Even if she couldn’t have him, even if they had no business sleeping together, at least she knew Jonah’s heart didn’t belong to someone else.
‘Someone else’ is Viv , she reminded herself. There went the guilt again.
She looked up again to see Jonah watching her. “I love spending time with you like this,” he said softly. “You know that? There’s no one else I’d rather share Thai food with.”
“Thank you,” she murmured, giving him a careful smile. “Are you going to eat that last spring roll?”
He laughed and picked up his beer. “Help yourself.”
She plucked it off his plate like they were old friends. Good friends. The kind of friends who shared spring rolls and old stories. Not the kind who shared anything else.
But as she bit into the spring roll and felt his eyes on her, felt her own body respond to his proximity, she knew that was a lie.
They could never be just friends.
It was almost eleven by the time Kate made it back to the hotel. As she slid her key card into the slot, she heard a door open across the hall.
“Kate.”
She turned to see Amy poking her head out of her room. Her face was bare, and she wore a serious expression, along with fuzzy pink pajama bottoms and an oversized black sweater.
“Hey, Amy,” Kate said carefully. “You’re up late.”
“So are you.” Amy slipped out the door and leaned against the wall, hands tucked up inside the sleeves of her sweater. “Pete texted as you guys were finishing up at the shelter a couple hours ago. Said filming went really well.”

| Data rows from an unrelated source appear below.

Source: an optimization exercise on an open RTL-to-GDS flow (aim: small area, a short achievable clock period and few clock cycles). Production flows keep margins and buffers that such runs may drop.
Only simulation tests tie the RTL to the original design; equivalence was not proved.
Power is estimated from default activity; no workload was simulated.

==> inputs of 05-16 <==
// delta_codec
module delta_codec (
    input  wire       clk,
    input  wire       rst,
    input  wire       enc_in_valid,
    output wire       enc_in_ready,
    input  wire [7:0] enc_in_data,
    input  wire       enc_in_last,
    input  wire [3:0] enc_in_cs,
    output wire       enc_out_valid,
    input  wire       enc_out_ready,
    output wire [7:0] enc_out_data,
    output wire       enc_out_last,
    input  wire       dec_in_valid,
    output wire       dec_in_ready,
    input  wire [7:0] dec_in_data,
    input  wire       dec_in_last,
    input  wire [3:0] dec_in_cs,
    output wire       dec_out_valid,
    input  wire       dec_out_ready,
    output wire [7:0] dec_out_data,
    output wire       dec_out_end
);
    delta_enc u_enc (
        .clk(clk), .rst(rst),
        .in_valid(enc_in_valid), .in_ready(enc_in_ready), .in_data(enc_in_data),
        .in_last(enc_in_last), .in_cs(enc_in_cs),
        .out_valid(enc_out_valid), .out_ready(enc_out_ready), .out_data(enc_out_data),
        .out_last(enc_out_last)
    );
    delta_dec u_dec (
        .clk(clk), .rst(rst),
        .in_valid(dec_in_valid), .in_ready(dec_in_ready), .in_data(dec_in_data),
        .in_last(dec_in_last), .in_cs(dec_in_cs),
  ...
==> module delta_enc, before the edit <==
module delta_enc (
    input  wire       clk,
    input  wire       rst,
    input  wire       in_valid,
    output wire       in_ready,
    input  wire [7:0] in_data,
    input  wire       in_last,
    input  wire [3:0] in_cs,
    output wire       out_valid,
    input  wire       out_ready,
    output wire [7:0] out_data,
    output wire       out_last
);
    reg          v1, first1, last1, open;
    reg  [7:0]   c1, d1;
    reg  [2:0]   c;
    reg  [1:0]   ovf, unf;
    reg          term;    
    reg          fin;     
    reg  [31:0]  acc;
    reg  [5:0]   cnt;     
    reg          ov, ol;
    reg  [7:0]   od;
    reg          rdy;     
    assign out_valid = ov;
    assign out_data  = od;
    assign out_last  = ol;
    assign in_ready  = rdy;
    wire [7:0] lt;
    assign lt[0] = (d1 == 8'd0);
    genvar k;
    generate
        for (k = 1; k < 8; k = k + 1) begin : g_lt
            assign lt[k] = (d1[7:k] == {(8-k){1'b0}}) ||
                           ((d1[7:k] == {(8-k){1'b1}}) && (d1[k-1:0] != {k{1'b0}}));
        end
    endgenerate
    wire fits  = lt[c];                        
    wire [7:0] ltm = {lt[6:0], 1'b0};
    wire under = ltm[c];                       
    wire anchor = first1 && !term;
    wire sent   = !anchor && (term || !fits);
    wire [2:0] ce    = anchor ? 3'd7 : c;
    wire [7:0] sentw = 8'd1 << c;              
    wire [7:0] maskw = ~(8'hFE << c);          
    wire [7:0] low   = anchor ? c1 : (sent ? sentw : (d1 & maskw));
    wire [5:0] cpl  = cnt + {3'd0, ce};
    wire room       = (cpl <= 6'd23);
    wire app        = v1 && !fin && room;
    wire consume    = app && (term || !last1);
    wire in_fire    = in_valid && rdy;
    wire [31:0] ysh = (acc << 1) << ce;
    wire [31:0] y   = {ysh[31:8], ysh[7:0] | low};
    wire [31:0] an  = sent ? {y[23:0], c1} : y;
    wire [2:0] c_upd;
    wire [1:0] ovf_upd, unf_upd;
    delta_ctl u_ctl (
        .c(c), .ovf(ovf), .unf(unf), .over(!fits), .under(under),
        .c_next(c_upd), .ovf_next(ovf_upd), .unf_next(unf_upd)
    );
    wire le8      = (cnt[5:4] == 2'd0) && (!cnt[3] || cnt[2:0] == 3'd0);
    wire ge8      = (cnt[5:3] != 3'd0);
    wire free     = !ov || out_ready;
    wire rd_final = fin && le8;
    wire rd       = free && (fin || ge8);
    wire [38:0] x  = {acc[30:0], 8'd0};
    wire [22:0] s4 = cnt[4] ? x[38:16] : x[22:0];
    wire [14:0] s3 = cnt[3] ? s4[22:8] : s4[14:0];
    wire [10:0] s2 = cnt[2] ? s3[14:4] : s3[10:0];
    wire [8:0]  s1 = cnt[1] ? s2[10:2] : s2[8:0];
    wire [7:0]  s0 = cnt[0] ? s1[8:1]  : s1[7:0];
    wire [7:0]  rbyte = cnt[5] ? acc[31:24] : s0;
    wire [5:0] cnt_b  = (rd && rd_final) ? 6'd0 : cnt;
    wire [5:0] cnt_lo = cnt_b + (app ? {3'd0, ce} + 6'd1 : 6'd0);
    wire       up8    = app && sent;
    wire       dn8    = rd && !rd_final;
    wire [2:0] hi_adj = (up8 && !dn8) ? 3'd1 : ((dn8 && !up8) ? 3'd7 : 3'd0);
    wire [5:0] cnt_n  = {cnt_lo[5:3] + hi_adj, cnt_lo[2:0]};
    wire v1_n     = in_fire || (v1 && !consume);
    wire first1_n = in_fire ? !open : first1;
    wire last1_n  = in_fire ? in_last : last1;
    wire term_n   = app ? (!term && last1) : term;
    wire fin_n    = (app && term) || (fin && !(rd && rd_final));
    wire [2:0] cb = (first1_n && !term_n) ? 3'd7 : ((c == 3'd7) ? 3'd7 : c + 3'd1);
    wire room_n   = ((cnt_n + {3'd0, cb}) <= 6'd23);
    wire rdy_n    = !v1_n || (!fin_n && room_n && (term_n || !last1_n));
    always @(posedge clk) begin
        if (rst) begin
            v1   <= 1'b0;
            open <= 1'b0;
            term <= 1'b0;
            fin  <= 1'b0;
            cnt  <= 6'd0;
            ov   <= 1'b0;
            rdy  <= 1'b1;
        end else begin
            v1   <= v1_n;
            term <= term_n;
            fin  <= fin_n;
            cnt  <= cnt_n;
            rdy  <= rdy_n;
            if (in_fire) begin
                c1     <= in_data;
                d1     <= in_data - c1;
                first1 <= !open;
                last1  <= in_last;
                open   <= !in_last;
                if (!open) begin
                    c   <= in_cs[2:0] - 3'd1;
                    ovf <= 2'd0;
                    unf <= 2'd0;
                end
            end
            if (app) begin
                acc <= an;
                if (!anchor && !term) begin
                    c   <= c_upd;
                    ovf <= ovf_upd;
                    unf <= unf_upd;
                end
            end
            if (rd) begin
                ov <= 1'b1;
                od <= rbyte;
                ol <= rd_final;
            end else if (out_ready) begin
                ov <= 1'b0;
            end
        end
    end
endmodule
Settings: LEC_CHECK=0, ABC_AREA=1, CAP_MARGIN=20, CORE_MARGIN=2, CORE_UTILIZATION=40, SETUP_SLACK_MARGIN=1.6, SLEW_MARGIN=20; clock period 6.0 ns.
run.sh (not shown) runs the stock make flow with config.mk's settings and CLKGATE_MAP_FILE= SYNTH_SCRIPT=/design/flow/synth_recipe.tcl, a recipe that flattens the netlist after the stock synthesis.
==> 04-10: changes against 05-16 <==
--- a/flow/design.v
+++ b/flow/design.v
@@ -75,12 +75,11 @@
     wire sent   = !anchor && (term || !fits);
     wire [2:0] ce    = anchor ? 3'd7 : c;
     wire [7:0] sentw = 8'd1 << c;              
     wire [7:0] maskw = ~(8'hFE << c);          
     wire [7:0] low   = anchor ? c1 : (sent ? sentw : (d1 & maskw));
-    wire [5:0] cpl  = cnt + {3'd0, ce};
-    wire room       = (cpl <= 6'd23);
+    reg  room;
     wire app        = v1 && !fin && room;
     wire consume    = app && (term || !last1);
     wire in_fire    = in_valid && rdy;
     wire [31:0] ysh = (acc << 1) << ce;
     wire [31:0] y   = {ysh[31:8], ysh[7:0] | low};
@@ -94,41 +93,50 @@
     wire le8      = (cnt[5:4] == 2'd0) && (!cnt[3] || cnt[2:0] == 3'd0);
     wire ge8      = (cnt[5:3] != 3'd0);
     wire free     = !ov || out_ready;
     wire rd_final = fin && le8;
     wire rd       = free && (fin || ge8);
-    wire [38:0] x  = {acc[30:0], 8'd0};
-    wire [22:0] s4 = cnt[4] ? x[38:16] : x[22:0];
+    wire [38:0] xw = {acc[30:0], 8'd0};
+    wire [22:0] s4 = cnt[4] ? xw[38:16] : xw[22:0];
     wire [14:0] s3 = cnt[3] ? s4[22:8] : s4[14:0];
     wire [10:0] s2 = cnt[2] ? s3[14:4] : s3[10:0];
     wire [8:0]  s1 = cnt[1] ? s2[10:2] : s2[8:0];
     wire [7:0]  s0 = cnt[0] ? s1[8:1]  : s1[7:0];
     wire [7:0]  rbyte = cnt[5] ? acc[31:24] : s0;
-    wire [5:0] cnt_b  = (rd && rd_final) ? 6'd0 : cnt;
-    wire [5:0] cnt_lo = cnt_b + (app ? {3'd0, ce} + 6'd1 : 6'd0);
+    wire       rdf    = rd && rd_final;
     wire       up8    = app && sent;
     wire       dn8    = rd && !rd_final;
-    wire [2:0] hi_adj = (up8 && !dn8) ? 3'd1 : ((dn8 && !up8) ? 3'd7 : 3'd0);
-    wire [5:0] cnt_n  = {cnt_lo[5:3] + hi_adj, cnt_lo[2:0]};
+    wire       inc8   = up8 && !dn8;
+    wire       dec8   = dn8 && !up8;
+    wire [5:0] x      = app ? cnt + {3'd0, ce} + 6'd1 : cnt;
+    wire [2:0] xh_p   = x[5:3] + 3'd1;
+    wire [2:0] xh_m   = x[5:3] - 3'd1;
+    wire [5:0] cnt_n  = rdf  ? 6'd0 :
+                        inc8 ? {xh_p, x[2:0]} :
+                        dec8 ? {xh_m, x[2:0]} : x;
     wire v1_n     = in_fire || (v1 && !consume);
-    wire first1_n = in_fire ? !open : first1;
     wire last1_n  = in_fire ? in_last : last1;
     wire term_n   = app ? (!term && last1) : term;
-    wire fin_n    = (app && term) || (fin && !(rd && rd_final));
-    wire [2:0] cb = (first1_n && !term_n) ? 3'd7 : ((c == 3'd7) ? 3'd7 : c + 3'd1);
-    wire room_n   = ((cnt_n + {3'd0, cb}) <= 6'd23);
-    wire rdy_n    = !v1_n || (!fin_n && room_n && (term_n || !last1_n));
+    wire fin_n    = (app && term) || (fin && !rdf);
+    wire [2:0] cb  = (!open || first1 || c == 3'd7) ? 3'd7 : c + 3'd1;
+    wire [5:0] thr = 6'd23 - {3'd0, cb};
+    wire room_n    = rdf  ? 1'b1 :
+                     inc8 ? (x + 6'd8 <= thr) :
+                     dec8 ? (x <= thr + 6'd8) : (x <= thr);
+    wire rdy_n     = !v1_n || (!fin_n && room_n && (term_n || !last1_n));
     always @(posedge clk) begin
         if (rst) begin
             v1   <= 1'b0;
             open <= 1'b0;
             term <= 1'b0;
             fin  <= 1'b0;
             cnt  <= 6'd0;
             ov   <= 1'b0;
             rdy  <= 1'b1;
+            room <= 1'b1;
         end else begin
+            room <= room_n;
             v1   <= v1_n;
             term <= term_n;
             fin  <= fin_n;
             cnt  <= cnt_n;
             rdy  <= rdy_n;
@@ -241,14 +249,25 @@
     wire [1:0] ovf_upd, unf_upd;
     delta_ctl u_ctl (
         .c(c), .ovf(ovf), .unf(unf), .over(is_sent), .under(under),
         .c_next(c_upd), .ovf_next(ovf_upd), .unf_next(unf_upd)
     );
-    wire [4:0] cnt_lo = step ? diff[4:0] : cnt;
     wire       dn8    = step && is_sent;
-    wire [1:0] hi_adj = (in_fire && !dn8) ? 2'd1 : ((dn8 && !in_fire) ? 2'd3 : 2'd0);
-    wire [4:0] cnt_n  = {cnt_lo[4:3] + hi_adj, cnt_lo[2:0]};
+    wire       inc8   = in_fire && !dn8;
+    wire       dec8   = dn8 && !in_fire;
+    wire [4:0] ya     = cnt;
+    wire [4:0] yb     = diff[4:0];
+    wire [1:0] ya_p   = ya[4:3] + 2'd1;
+    wire [1:0] ya_m   = ya[4:3] - 2'd1;
+    wire [1:0] yb_p   = yb[4:3] + 2'd1;
+    wire [1:0] yb_m   = yb[4:3] - 2'd1;
+    wire [4:0] cnt_na = inc8 ? {ya_p, ya[2:0]} : (dec8 ? {ya_m, ya[2:0]} : ya);
+    wire [4:0] cnt_nb = inc8 ? {yb_p, yb[2:0]} : (dec8 ? {yb_m, yb[2:0]} : yb);
+    wire [4:0] cnt_n  = step ? cnt_nb : cnt_na;
+    wire       lea    = inc8 ? (ya <= 5'd12) : (dec8 ? 1'b1 : (ya <= 5'd20));
+    wire       leb    = inc8 ? (yb <= 5'd12) : (dec8 ? 1'b1 : (yb <= 5'd20));
+    wire       le20_c = step ? leb : lea;
     reg  [1:0] st_n;
     reg  [4:0] cnt_nx;
     reg        sl_n;
     always @* begin
         st_n   = st;
@@ -272,11 +291,11 @@
                     if (step && anch) st_n = DS_CODE;
                 end
             end
         endcase
     end
-    wire le20_n = !cnt_nx[4] || (!cnt_nx[3] && (!cnt_nx[2] || cnt_nx[1:0] == 2'd0));
+    wire le20_n = !parsing || ending || le20_c;
     wire rdy_n  = (st_n == DS_IDLE) || (st_n == DS_DRAIN) || (!sl_n && le20_n);
     always @(posedge clk) begin
         if (rst) begin
             st        <= DS_IDLE;
             cnt       <= 5'd0;
CORE_UTILIZATION = 65   (was 40)
SETUP_SLACK_MARGIN = 2.35   (was 1.6)
==> 10-14: changes against 05-16 <==
--- a/flow/design.v
+++ b/flow/design.v
@@ -75,12 +75,11 @@
     wire sent   = !anchor && (term || !fits);
     wire [2:0] ce    = anchor ? 3'd7 : c;
     wire [7:0] sentw = 8'd1 << c;              
     wire [7:0] maskw = ~(8'hFE << c);          
     wire [7:0] low   = anchor ? c1 : (sent ? sentw : (d1 & maskw));
-    wire [5:0] cpl  = cnt + {3'd0, ce};
-    wire room       = (cpl <= 6'd23);
+    reg  room;
     wire app        = v1 && !fin && room;
     wire consume    = app && (term || !last1);
     wire in_fire    = in_valid && rdy;
     wire [31:0] ysh = (acc << 1) << ce;
     wire [31:0] y   = {ysh[31:8], ysh[7:0] | low};
@@ -101,34 +100,39 @@
     wire [14:0] s3 = cnt[3] ? s4[22:8] : s4[14:0];
     wire [10:0] s2 = cnt[2] ? s3[14:4] : s3[10:0];
     wire [8:0]  s1 = cnt[1] ? s2[10:2] : s2[8:0];
     wire [7:0]  s0 = cnt[0] ? s1[8:1]  : s1[7:0];
     wire [7:0]  rbyte = cnt[5] ? acc[31:24] : s0;
-    wire [5:0] cnt_b  = (rd && rd_final) ? 6'd0 : cnt;
-    wire [5:0] cnt_lo = cnt_b + (app ? {3'd0, ce} + 6'd1 : 6'd0);
+    wire       rdf    = rd && rd_final;
+    wire [5:0] cnt_a  = cnt + (app ? {3'd0, ce} + 6'd1 : 6'd0);
     wire       up8    = app && sent;
     wire       dn8    = rd && !rd_final;
     wire [2:0] hi_adj = (up8 && !dn8) ? 3'd1 : ((dn8 && !up8) ? 3'd7 : 3'd0);
-    wire [5:0] cnt_n  = {cnt_lo[5:3] + hi_adj, cnt_lo[2:0]};
+    wire [5:0] cnt_n  = rdf ? 6'd0 : {cnt_a[5:3] + hi_adj, cnt_a[2:0]};
     wire v1_n     = in_fire || (v1 && !consume);
     wire first1_n = in_fire ? !open : first1;
     wire last1_n  = in_fire ? in_last : last1;
     wire term_n   = app ? (!term && last1) : term;
     wire fin_n    = (app && term) || (fin && !(rd && rd_final));
     wire [2:0] cb = (first1_n && !term_n) ? 3'd7 : ((c == 3'd7) ? 3'd7 : c + 3'd1);
-    wire room_n   = ((cnt_n + {3'd0, cb}) <= 6'd23);
+    wire [5:0] sb = cnt + (app ? {3'd0, ce} + 6'd1 : 6'd0) + {3'd0, cb};
+    wire room_n   = rdf ? 1'b1 :
+                    (up8 && !dn8) ? (sb <= 6'd15) :
+                    ((dn8 && !up8) ? (sb <= 6'd31) : (sb <= 6'd23));
     wire rdy_n    = !v1_n || (!fin_n && room_n && (term_n || !last1_n));
     always @(posedge clk) begin
         if (rst) begin
             v1   <= 1'b0;
             open <= 1'b0;
             term <= 1'b0;
             fin  <= 1'b0;
             cnt  <= 6'd0;
             ov   <= 1'b0;
             rdy  <= 1'b1;
+            room <= 1'b1;
         end else begin
+            room <= room_n;
             v1   <= v1_n;
             term <= term_n;
             fin  <= fin_n;
             cnt  <= cnt_n;
             rdy  <= rdy_n;
SETUP_SLACK_MARGIN = 2.2   (was 1.6)
==> qor summary <==
quantity                                                                            05-16                  04-10                    10-14
DR vias/cell                                                                         5.43                   6.16                     5.39
Simple-gate area share of the yosys netlist                                         29.9%                  29.8%                    29.1%
Met1 Routed Length                                                         13,500 microns         13,600 microns           14,000 microns
Power dissipated in the clock network                                             1.07 mW               0.978 mW                  1.04 mW
Leakage power                                                                     5.58 nW                5.75 nW                  5.76 nW
Slew Limit Headroom                                                                 38.4%                  41.5%                    33.7%
Cell count along the critical path                                                     20                     24                       19
Run status                                                                 finished clean         finished clean           finished clean
Type of element launching the critical path                                    input port                   flop                     flop
Multi-input gate area in the final layout                                      6670 sq um             6560 sq um               6400 sq um
Clock Skew                                                                      0.0115 ns              0.0102 ns                0.0120 ns
Pre-Repair DR Iteration Count                                                           5                      8                        5
DIE AREA                                                                     29,600 sq um           18,200 sq um             29,100 sq um
Finished layout cell area                                                    13,100 sq um           13,100 sq um             13,100 sq um
Clock transition at path regs                                                     0.06 ns                0.07 ns                  0.06 ns
Critical R2R Capture                                                 u_enc.rdy$_SDFF_PP1_  u_dec.od[6]$_DFFE_PP_  u_enc.cnt[5]$_SDFF_PP0_
Setup slack, reg-to-reg                                                           1.61 ns                2.40 ns                  2.36 ns
Crit Path Category                                                              in -> reg             reg -> reg               reg -> reg
Signed area change from the synthesized netlist to the final layout                 15.8%                  17.4%                    18.4%
Synth Area in Compound Gates                                                        16.4%                  17.7%                    16.5%
CP max FO                                                                               5                     17                       10
Initial DRC count                                                                     890                  1,505                    1,004
CP arrival                                                                        4.78 ns                3.77 ns                  4.00 ns
# Post-CTS Setup Buffers                                                                9                     12                        9
Final min period                                                                  4.40 ns                3.60 ns                  3.64 ns
Testbench counts of 05-16, summed over its fixed seeds: cycles 20,445.
Testbench counts of 04-10, summed over its fixed seeds: cycles 20,445.
Testbench counts of 10-14, summed over its fixed seeds: cycles 20,445.

## afterwards: timing with drivers on the ports
In the flow no input, the clock included, has a driving cell. The finished layouts below were timed again as built, in two steps.
Step 1: set_driving_cell puts a clkbuf_16 on clk and a buf_2 on each other input, an assumption about the parent block.
Step 2 moves the port delays by t, midway between the first and last clock arrival at a register: inputs arrive t later, outputs are due t later. That takes back most of the time a late clock gives input paths.
a / b / c = no drivers / after step 1 / after step 2; a / b = the first two.
run	shift t [ns]	slack for setup (ns)	hold WS [ns]	slew at the worst register clock pin (ns)
05-16	0.482	1.601 / 1.611 / 1.144	0.447 / 0.447 / 0.447	0.07 / 0.07
04-10	0.464	2.400 / 2.400 / 2.400	0.457 / 0.457 / 0.457	0.07 / 0.07
10-14	0.482	2.363 / 2.362 / 2.068	0.465 / 0.465 / 0.465	0.07 / 0.07
After both steps setup and hold are still met in every run listed. For 05-16, which loses most, drivers alone change the setup slack by +0.010 ns; drivers and shift together by -0.457 ns.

“It did. Everything was great.” She waited for Amy to ask where she’d been in the hours since filming wrapped, but it was probably obvious. And it was obvious from the look on Amy’s face that she’d already guessed.
“I didn’t sleep with him again,” Kate blurted.
Amy smiled, but didn’t laugh. “I didn’t ask,” she said. “And I wouldn’t judge if you had. But I do need to talk to you about something.”
Kate glanced at her watch. If she went to sleep now, she’d still get six hours. That sounded heavenly. “Can it wait until morning?”
Amy shook her head. “No. It can’t, actually.”
Something in Amy’s tone, in the tenseness of her expression, made the skin prickle on Kate’s arms. This was more than a conversation about Chase Whitfield’s latest request. More than a briefing about drama between the test couples or a suggestion from Viv about the direction of the show.
Kate slipped the key card into the front pouch on her purse and turned to face Amy. Hopefully they could keep their voices down and get this over with quickly. “Okay, but let’s make it fast,” she said. “What’s up?”
Amy shook her head. “Not out here. This isn’t a conversation for the hallway. Let me grab my laptop and I’ll meet you in your room in two minutes.”
Kate sighed and tried not to be irritated. Building drama was part of Amy’s job. She couldn’t blame her for not flipping the switch after hours.
But she also knew whatever this was could wait. “Amy, I’m tired and I have to pee. Can you just spit it out now so we can?—”
“He’s married,” Amy said. “Jonah’s married.”
Kate’s blood went cold. She’d heard that expression before, but this time she was sure she felt flecks of ice pricking her veins from inside.
She grabbed hold of the door handle, unsure whether it was for balance or an urge to get away.
To duck into her room, burrow under her covers, and pretend she hadn’t heard those words.
He’s married.
Jonah’s married.
Amy watched, her expression wary. “Kate?”
She nodded, even though there’d been no question asked. But she knew Amy was right about one thing. This wasn’t a conversation for the hallway.
“Come on,” she said, fumbling for her key card again. “Come inside and tell me everything.”